(Stored data)
===============
`src/sv/dcpa_pkg.sv`:
```
package dcpa_pkg;

    // sample and window sizes
    localparam int ADC_BITS   = 12;
    localparam int MAX_WINDOW = 255;
    localparam int WIN_W      = 8;

    // datapath widths
    localparam int C_W     = ADC_BITS + 1;
    localparam int SQ_W    = 32;
    localparam int PS_W    = 33;
    localparam int LIN_W   = 21;
    localparam int FILT_W  = 38;
    localparam int ALPHA_W = 16;
    localparam int FRAC_W  = 16;

    // shared multiplier operand and product widths
    localparam int MUL_XW = 22;
    localparam int MUL_YW = 18;
    localparam int PROD_W = MUL_XW + MUL_YW;

    // filter state is multiplied in two halves
    localparam int HALF_W = FILT_W / 2;
    localparam int PART_W = 56;

    // bias correction quotient width
    localparam int DIV_W = FILT_W - 1 - FRAC_W;

    // configuration port
    localparam int CFG_IDX_W  = 2;
    localparam int CFG_DATA_W = 16;

    localparam logic [CFG_IDX_W-1:0] REG_WINDOW   = 2'd0;
    localparam logic [CFG_IDX_W-1:0] REG_BASELINE = 2'd1;
    localparam logic [CFG_IDX_W-1:0] REG_SINGLE   = 2'd2;
    localparam logic [CFG_IDX_W-1:0] REG_ALPHA    = 2'd3;

    // input commands
    localparam logic [1:0] CMD_SAMPLE = 2'd0;
    localparam logic [1:0] CMD_START  = 2'd1;
    localparam logic [1:0] CMD_STOP   = 2'd2;
    localparam logic [1:0] CMD_RSVD   = 2'd3;

    // reset values
    localparam logic [WIN_W-1:0]    WINDOW_RST = WIN_W'(64);
    localparam logic [ALPHA_W-1:0]  ALPHA_RST  = ALPHA_W'(6554);
    localparam logic [ADC_BITS-1:0] BIAS_MID   = ADC_BITS'(1 << (ADC_BITS - 1));
    localparam logic [ADC_BITS-1:0] ADC_MAX    = '1;

    // window length with zero and over-range values pulled into range
    function automatic logic [WIN_W-1:0] eff_len(input logic [WIN_W-1:0] wl);
        logic [WIN_W:0] lim;
        lim = (WIN_W + 1)'(MAX_WINDOW);
        if (wl == '0) begin
            return WIN_W'(1);
        end else if ({1'b0, wl} > lim) begin
            return lim[WIN_W-1:0];
        end else begin
            return wl;
        end
    endfunction

endpackage

```
`src/sv/dcpa_mul.sv`:
```
module dcpa_mul (
    input  logic                                i_clk,
    input  logic                                i_start,
    input  logic signed [dcpa_pkg::MUL_XW-1:0] i_x,
    input  logic signed [dcpa_pkg::MUL_YW-1:0] i_y,
    output logic signed [dcpa_pkg::PROD_W-1:0] o_prod
);
    import dcpa_pkg::*;

    logic signed [PROD_W-1:0] r_prod;

    // one signed product per issue, held until the next issue
    always_ff @(posedge i_clk) begin
        if (i_start) begin
            r_prod <= PROD_W'(i_x) * PROD_W'(i_y);
        end
    end

    assign o_prod = r_prod;

endmodule

```
`src/sv/dcpa_div.sv`:
```
module dcpa_div (
    input  logic                          i_clk,
    input  logic                          i_rst_n,
    input  logic                          i_start,
    input  logic [dcpa_pkg::DIV_W-1:0]    i_dividend,
    input  logic [dcpa_pkg::WIN_W-1:0]    i_divisor,
    output logic                          o_done,
    output logic [dcpa_pkg::DIV_W-1:0]    o_quotient
);
    import dcpa_pkg::*;

    localparam int CNT_W = $clog2(DIV_W + 1);

    logic             r_busy;
    logic             r_done;
    logic [CNT_W-1:0] r_cnt;
    logic [DIV_W-1:0] r_quo;
    logic [WIN_W-1:0] r_rem;
    logic [WIN_W-1:0] r_div;

    logic [WIN_W:0]   n_trial;
    logic             n_fit;
    logic [WIN_W:0]   n_rem;

    // restoring step: one quotient bit per cycle
    always_comb begin
        n_trial = {r_rem, r_quo[DIV_W-1]};
        n_fit   = (n_trial >= {1'b0, r_div});
        n_rem   = n_fit ? (n_trial - {1'b0, r_div}) : n_trial;
    end

    always_ff @(posedge i_clk) begin
        if (!i_rst_n) begin
            r_busy <= 1'b0;
            r_done <= 1'b0;
            r_cnt  <= '0;
        end else begin
            r_done <= 1'b0;
            if (i_start) begin
                r_busy <= 1'b1;
                r_cnt  <= CNT_W'(DIV_W);
                r_quo  <= i_dividend;
                r_rem  <= '0;
                r_div  <= i_divisor;
            end else if (r_busy) begin
                r_quo <= {r_quo[DIV_W-2:0], n_fit};
                r_rem <= n_rem[WIN_W-1:0];
                r_cnt <= r_cnt - CNT_W'(1);
                if (r_cnt == CNT_W'(1)) begin
                    r_busy <= 1'b0;
                    r_done <= 1'b1;
                end
            end
        end
    end

    assign o_done     = r_done;
    assign o_quotient = r_quo;

endmodule

```
`src/sv/dual_channel_power_accumulator.sv`:
```
// channel | direction | handshake                 | payload
// input   | in        | i_in_valid / o_in_stall   | i_command, i_sample_a, i_sample_b
// output  | out       | o_out_valid / i_out_stall | sums, biases, o_scan_done
// config  | in        | i_cfg_valid / o_cfg_ready | i_cfg_index, i_cfg_data
//
// start, stop, reserved commands and pairs taken while idle leave the input open.
// a sample pair inside a window makes three passes through the shared multiplier.
// the pair that closes a window then goes to the output step; with baseline restoration on,
// per channel it first takes multiplier passes and rounding, the serial divider, then the bias step.
// reset is synchronous: registers at reset values, biases at mid-scale, not acquiring.
// a result waits in the output register; input is still taken while it is stalled, but the next result waits.
module dual_channel_power_accumulator (
    input  logic                                  i_clk,
    input  logic                                  i_rst_n,
    input  logic                                  i_in_valid,
    output logic                                  o_in_stall,
    input  logic [1:0]                            i_command,
    input  logic [dcpa_pkg::ADC_BITS-1:0]         i_sample_a,
    input  logic [dcpa_pkg::ADC_BITS-1:0]         i_sample_b,
    output logic                                  o_out_valid,
    input  logic                                  i_out_stall,
    output logic [dcpa_pkg::SQ_W-1:0]             o_sum_sq_a,
    output logic [dcpa_pkg::SQ_W-1:0]             o_sum_sq_b,
    output logic signed [dcpa_pkg::PS_W-1:0]      o_sum_product,
    output logic [dcpa_pkg::ADC_BITS-1:0]         o_bias_a_out,
    output logic [dcpa_pkg::ADC_BITS-1:0]         o_bias_b_out,
    output logic                                  o_scan_done,
    input  logic                                  i_cfg_valid,
    output logic                                  o_cfg_ready,
    input  logic [dcpa_pkg::CFG_IDX_W-1:0]        i_cfg_index,
    input  logic [dcpa_pkg::CFG_DATA_W-1:0]       i_cfg_data
);
    import dcpa_pkg::*;

    localparam int BV_W  = DIV_W + 2;
    localparam int RND_W = PART_W - FRAC_W;
    localparam logic [PART_W-1:0] RND_UP = PART_W'(1) << (FRAC_W - 1);
    localparam logic [PART_W-1:0] RND_DN = RND_UP - PART_W'(1);

    typedef enum logic [3:0] {
        S_IDLE, S_MA, S_MB, S_MP, S_ACC,
        S_F0, S_F1, S_F2, S_F3, S_F4, S_F5, S_DIV, S_BIAS, S_OUT
    } t_state;

    t_state r_state;

    // configuration
    logic [WIN_W-1:0]   r_window;
    logic               r_base;
    logic               r_single;
    logic [ALPHA_W-1:0] r_alpha;

    // window and tracking state
    logic                     r_acq;
    logic [WIN_W-1:0]         r_count;
    logic [SQ_W-1:0]          r_sq_a;
    logic [SQ_W-1:0]          r_sq_b;
    logic signed [PS_W-1:0]   r_ps;
    logic signed [LIN_W-1:0]  r_lin_a;
    logic signed [LIN_W-1:0]  r_lin_b;
    logic signed [FILT_W-1:0] r_filt_a;
    logic signed [FILT_W-1:0] r_filt_b;
    logic [ADC_BITS-1:0]      r_bias_a;
    logic [ADC_BITS-1:0]      r_bias_b;
    logic                     r_ch;

    // working registers
    logic signed [C_W-1:0]    r_ca;
    logic signed [C_W-1:0]    r_cb;
    logic signed [PART_W-1:0] r_p;
    logic signed [RND_W-1:0]  r_rnd;

    // output word
    logic                     r_out_valid;
    logic [SQ_W-1:0]          r_out_sq_a;
    logic [SQ_W-1:0]          r_out_sq_b;
    logic signed [PS_W-1:0]   r_out_ps;
    logic [ADC_BITS-1:0]      r_out_bias_a;
    logic [ADC_BITS-1:0]      r_out_bias_b;
    logic                     r_out_done;

    // shared units
    logic                      mul_start;
    logic signed [MUL_XW-1:0]  mul_x;
    logic signed [MUL_YW-1:0]  mul_y;
    logic signed [PROD_W-1:0]  mul_prod;
    logic                      div_start;
    logic                      div_done;
    logic [DIV_W-1:0]          div_q;

    // combinational next values
    logic                     accept;
    logic [WIN_W-1:0]         n_len;
    logic signed [C_W-1:0]    n_ca;
    logic signed [C_W-1:0]    n_cb;
    logic signed [LIN_W:0]    n_lin_sum_a;
    logic signed [LIN_W:0]    n_lin_sum_b;
    logic signed [LIN_W-1:0]  n_lin_a;
    logic signed [LIN_W-1:0]  n_lin_b;
    logic [SQ_W:0]            n_sq_sum;
    logic [SQ_W-1:0]          n_sq;
    logic signed [PS_W:0]     n_ps_sum;
    logic signed [PS_W-1:0]   n_ps;
    logic [WIN_W:0]           n_cnt;
    logic                     n_last;
    logic signed [FILT_W-1:0] filt_sel;
    logic signed [LIN_W-1:0]  lin_sel;
    logic [ADC_BITS-1:0]      bias_sel;
    logic [ALPHA_W:0]         n_w;
    logic [PART_W-1:0]        n_rnd_sum;
    logic signed [PROD_W:0]   n_f;
    logic [FILT_W-1:0]        n_k;
    logic [FILT_W-1:0]        n_x;
    logic signed [BV_W-1:0]   n_bb;
    logic signed [BV_W-1:0]   n_bq;
    logic signed [BV_W-1:0]   n_bv;
    logic [ADC_BITS-1:0]      n_bias;

    assign accept      = i_in_valid && !o_in_stall;
    assign o_in_stall  = (r_state != S_IDLE);
    assign o_cfg_ready = 1'b1;

    // centring and linear sums for the incoming pair
    always_comb begin
        n_len = eff_len(r_window);
        if (r_base) begin
            n_ca = signed'({1'b0, i_sample_a}) - signed'({1'b0, r_bias_a});
            n_cb = signed'({1'b0, i_sample_b}) - signed'({1'b0, r_bias_b});
        end else begin
            n_ca = signed'({1'b0, i_sample_a});
            n_cb = signed'({1'b0, i_sample_b});
        end
        n_lin_sum_a = (LIN_W + 1)'(r_lin_a) + (LIN_W + 1)'(n_ca);
        n_lin_sum_b = (LIN_W + 1)'(r_lin_b) + (LIN_W + 1)'(n_cb);
        if (n_lin_sum_a[LIN_W] != n_lin_sum_a[LIN_W-1]) begin
            n_lin_a = n_lin_sum_a[LIN_W] ? {1'b1, {(LIN_W-1){1'b0}}}
                                         : {1'b0, {(LIN_W-1){1'b1}}};
        end else begin
            n_lin_a = n_lin_sum_a[LIN_W-1:0];
        end
        if (n_lin_sum_b[LIN_W] != n_lin_sum_b[LIN_W-1]) begin
            n_lin_b = n_lin_sum_b[LIN_W] ? {1'b1, {(LIN_W-1){1'b0}}}
                                         : {1'b0, {(LIN_W-1){1'b1}}};
        end else begin
            n_lin_b = n_lin_sum_b[LIN_W-1:0];
        end
    end

    // saturating window accumulators fed from the multiplier
    always_comb begin
        n_sq_sum = {1'b0, (r_state == S_MP) ? r_sq_b : r_sq_a}
                 + (SQ_W + 1)'(mul_prod[2*ADC_BITS-1:0]);
        n_sq     = n_sq_sum[SQ_W] ? '1 : n_sq_sum[SQ_W-1:0];
        n_ps_sum = (PS_W + 1)'(r_ps) + (PS_W + 1)'(mul_prod);
        if (n_ps_sum[PS_W] != n_ps_sum[PS_W-1]) begin
            n_ps = n_ps_sum[PS_W] ? {1'b1, {(PS_W-1){1'b0}}}
                                  : {1'b0, {(PS_W-1){1'b1}}};
        end else begin
            n_ps = n_ps_sum[PS_W-1:0];
        end
        n_cnt  = {1'b0, r_count} + (WIN_W + 1)'(1);
        n_last = (n_cnt >= {1'b0, n_len});
    end

    // filter and bias arithmetic for the selected channel
    always_comb begin
        filt_sel  = r_ch ? r_filt_b : r_filt_a;
        lin_sel   = r_ch ? r_lin_b  : r_lin_a;
        bias_sel  = r_ch ? r_bias_b : r_bias_a;
        n_w       = (ALPHA_W + 1)'(1 << FRAC_W) - {1'b0, r_alpha};
        n_rnd_sum = r_p + (r_p[PART_W-1] ? RND_DN : RND_UP);
        n_f       = (PROD_W + 1)'(mul_prod) + (PROD_W + 1)'(r_rnd);
        n_k       = FILT_W'(n_len) << (FRAC_W - 1);
        n_x       = filt_sel[FILT_W-1] ? (n_k - filt_sel) : (n_k + filt_sel);
        n_bb      = signed'(BV_W'(bias_sel));
        n_bq      = signed'(BV_W'(div_q));
        n_bv      = filt_sel[FILT_W-1] ? (n_bb - n_bq) : (n_bb + n_bq);
        if (n_bv[BV_W-1]) begin
            n_bias = '0;
        end else if (n_bv > signed'(BV_W'(ADC_MAX))) begin
            n_bias = ADC_MAX;
        end else begin
            n_bias = n_bv[ADC_BITS-1:0];
        end
    end

    // multiplier operand select per sequencer step
    always_comb begin
        mul_start = 1'b0;
        mul_x     = '0;
        mul_y     = '0;
        unique case (r_state)
            S_MA: begin
                mul_start = 1'b1;
                mul_x     = MUL_XW'(r_ca);
                mul_y     = MUL_YW'(r_ca);
            end
            S_MB: begin
                mul_start = 1'b1;
                mul_x     = MUL_XW'(r_cb);
                mul_y     = MUL_YW'(r_cb);
            end
            S_MP: begin
                mul_start = 1'b1;
                mul_x     = MUL_XW'(r_ca);
                mul_y     = MUL_YW'(r_cb);
            end
            S_F0: begin
                mul_start = 1'b1;
                mul_x     = MUL_XW'({1'b0, filt_sel[HALF_W-1:0]});
                mul_y     = MUL_YW'({1'b0, n_w});
            end
            S_F1: begin
                mul_start = 1'b1;
                mul_x     = MUL_XW'(signed'(filt_sel[FILT_W-1:HALF_W]));
                mul_y     = MUL_YW'({1'b0, n_w});
            end
            S_F2: begin
                mul_start = 1'b1;
                mul_x     = MUL_XW'(lin_sel);
                mul_y     = MUL_YW'({1'b0, r_alpha});
            end
            default: begin
                mul_start = 1'b0;
            end
        endcase
    end

    assign div_start = (r_state == S_F5);

    dcpa_mul u_mul (
        .i_clk   (i_clk),
        .i_start (mul_start),
        .i_x     (mul_x),
        .i_y     (mul_y),
        .o_prod  (mul_prod)
    );

    dcpa_div u_div (
        .i_clk      (i_clk),
        .i_rst_n    (i_rst_n),
        .i_start    (div_start),
        .i_dividend (n_x[FRAC_W+DIV_W-1:FRAC_W]),
        .i_divisor  (n_len),
        .o_done     (div_done),
        .o_quotient (div_q)
    );

    // sequencer, state and output word
    always_ff @(posedge i_clk) begin
        if (!i_rst_n) begin
            r_state     <= S_IDLE;
            r_window    <= WINDOW_RST;
            r_base      <= 1'b1;
            r_single    <= 1'b0;
            r_alpha     <= ALPHA_RST;
            r_acq       <= 1'b0;
            r_count     <= '0;
            r_sq_a      <= '0;
            r_sq_b      <= '0;
            r_ps        <= '0;
            r_lin_a     <= '0;
            r_lin_b     <= '0;
            r_filt_a    <= '0;
            r_filt_b    <= '0;
            r_bias_a    <= BIAS_MID;
            r_bias_b    <= BIAS_MID;
            r_ch        <= 1'b0;
            r_out_valid <= 1'b0;
        end else begin
            // register writes
            if (i_cfg_valid) begin
                unique case (i_cfg_index)
                    REG_WINDOW:   r_window <= i_cfg_data[WIN_W-1:0];
                    REG_BASELINE: r_base   <= i_cfg_data[0];
                    REG_SINGLE:   r_single <= i_cfg_data[0];
                    REG_ALPHA:    r_alpha  <= i_cfg_data[ALPHA_W-1:0];
                endcase
            end

            // output word taken
            if (r_out_valid && !i_out_stall && r_state != S_OUT) begin
                r_out_valid <= 1'b0;
            end

            unique case (r_state)
                S_IDLE: begin
                    if (accept) begin
                        unique case (i_command)
                            CMD_START: r_acq <= 1'b1;
                            CMD_STOP:  r_acq <= 1'b0;
                            CMD_SAMPLE: begin
                                if (r_acq) begin
                                    r_ca <= n_ca;
                                    r_cb <= n_cb;
                                    if (r_base) begin
                                        r_lin_a <= n_lin_a;
                                        r_lin_b <= n_lin_b;
                                    end
                                    r_state <= S_MA;
                                end
                            end
                            CMD_RSVD: r_acq <= r_acq;
                        endcase
                    end
                end
                S_MA: r_state <= S_MB;
                S_MB: begin
                    r_sq_a  <= n_sq;
                    r_state <= S_MP;
                end
                S_MP: begin
                    r_sq_b  <= n_sq;
                    r_state <= S_ACC;
                end
                S_ACC: begin
                    r_ps    <= n_ps;
                    r_count <= n_cnt[WIN_W-1:0];
                    r_ch    <= 1'b0;
                    if (!n_last) begin
                        r_state <= S_IDLE;
                    end else if (r_base) begin
                        r_state <= S_F0;
                    end else begin
                        r_state <= S_OUT;
                    end
                end
                S_F0: r_state <= S_F1;
                S_F1: begin
                    r_p     <= PART_W'(mul_prod);
                    r_state <= S_F2;
                end
                S_F2: begin
                    r_p     <= r_p + (PART_W'(mul_prod) <<< HALF_W);
                    r_state <= S_F3;
                end
                S_F3: begin
                    r_rnd   <= n_rnd_sum[PART_W-1:FRAC_W];
                    r_state <= S_F4;
                end
                S_F4: begin
                    if (r_ch) begin
                        r_filt_b <= n_f[FILT_W-1:0];
                    end else begin
                        r_filt_a <= n_f[FILT_W-1:0];
                    end
                    r_state <= S_F5;
                end
                S_F5: r_state <= S_DIV;
                S_DIV: begin
                    if (div_done) begin
                        r_state <= S_BIAS;
                    end
                end
                S_BIAS: begin
                    if (r_ch) begin
                        r_bias_b <= n_bias;
                        r_state  <= S_OUT;
                    end else begin
                        r_bias_a <= n_bias;
                        r_ch     <= 1'b1;
                        r_state  <= S_F0;
                    end
                end
                S_OUT: begin
                    if (!r_out_valid || !i_out_stall) begin
                        r_out_valid  <= 1'b1;
                        r_out_sq_a   <= r_sq_a;
                        r_out_sq_b   <= r_sq_b;
                        r_out_ps     <= r_ps;
                        r_out_bias_a <= r_bias_a;
                        r_out_bias_b <= r_bias_b;
                        r_out_done   <= r_single;
                        if (r_single) begin
                            r_acq <= 1'b0;
                        end
                        r_count <= '0;
                        r_sq_a  <= '0;
                        r_sq_b  <= '0;
                        r_ps    <= '0;
                        r_lin_a <= '0;
                        r_lin_b <= '0;
                        r_state <= S_IDLE;
                    end
                end
                default: r_state <= S_IDLE;
            endcase
        end
    end

    assign o_out_valid   = r_out_valid;
    assign o_sum_sq_a    = r_out_sq_a;
    assign o_sum_sq_b    = r_out_sq_b;
    assign o_sum_product = r_out_ps;
    assign o_bias_a_out  = r_out_bias_a;
    assign o_bias_b_out  = r_out_bias_b;
    assign o_scan_done   = r_out_done;

endmodule

```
===============
YOUR TASK:
Which lines above contain "multiplier"? Show each of them.

RESPONSE BELOW:
    // shared multiplier operand and product widths
// a sample pair inside a window makes three passes through the shared multiplier.
// per channel it first takes multiplier passes and rounding, the serial divider, then the bias step.
    // saturating window accumulators fed from the multiplier
    // multiplier operand select per sequencer step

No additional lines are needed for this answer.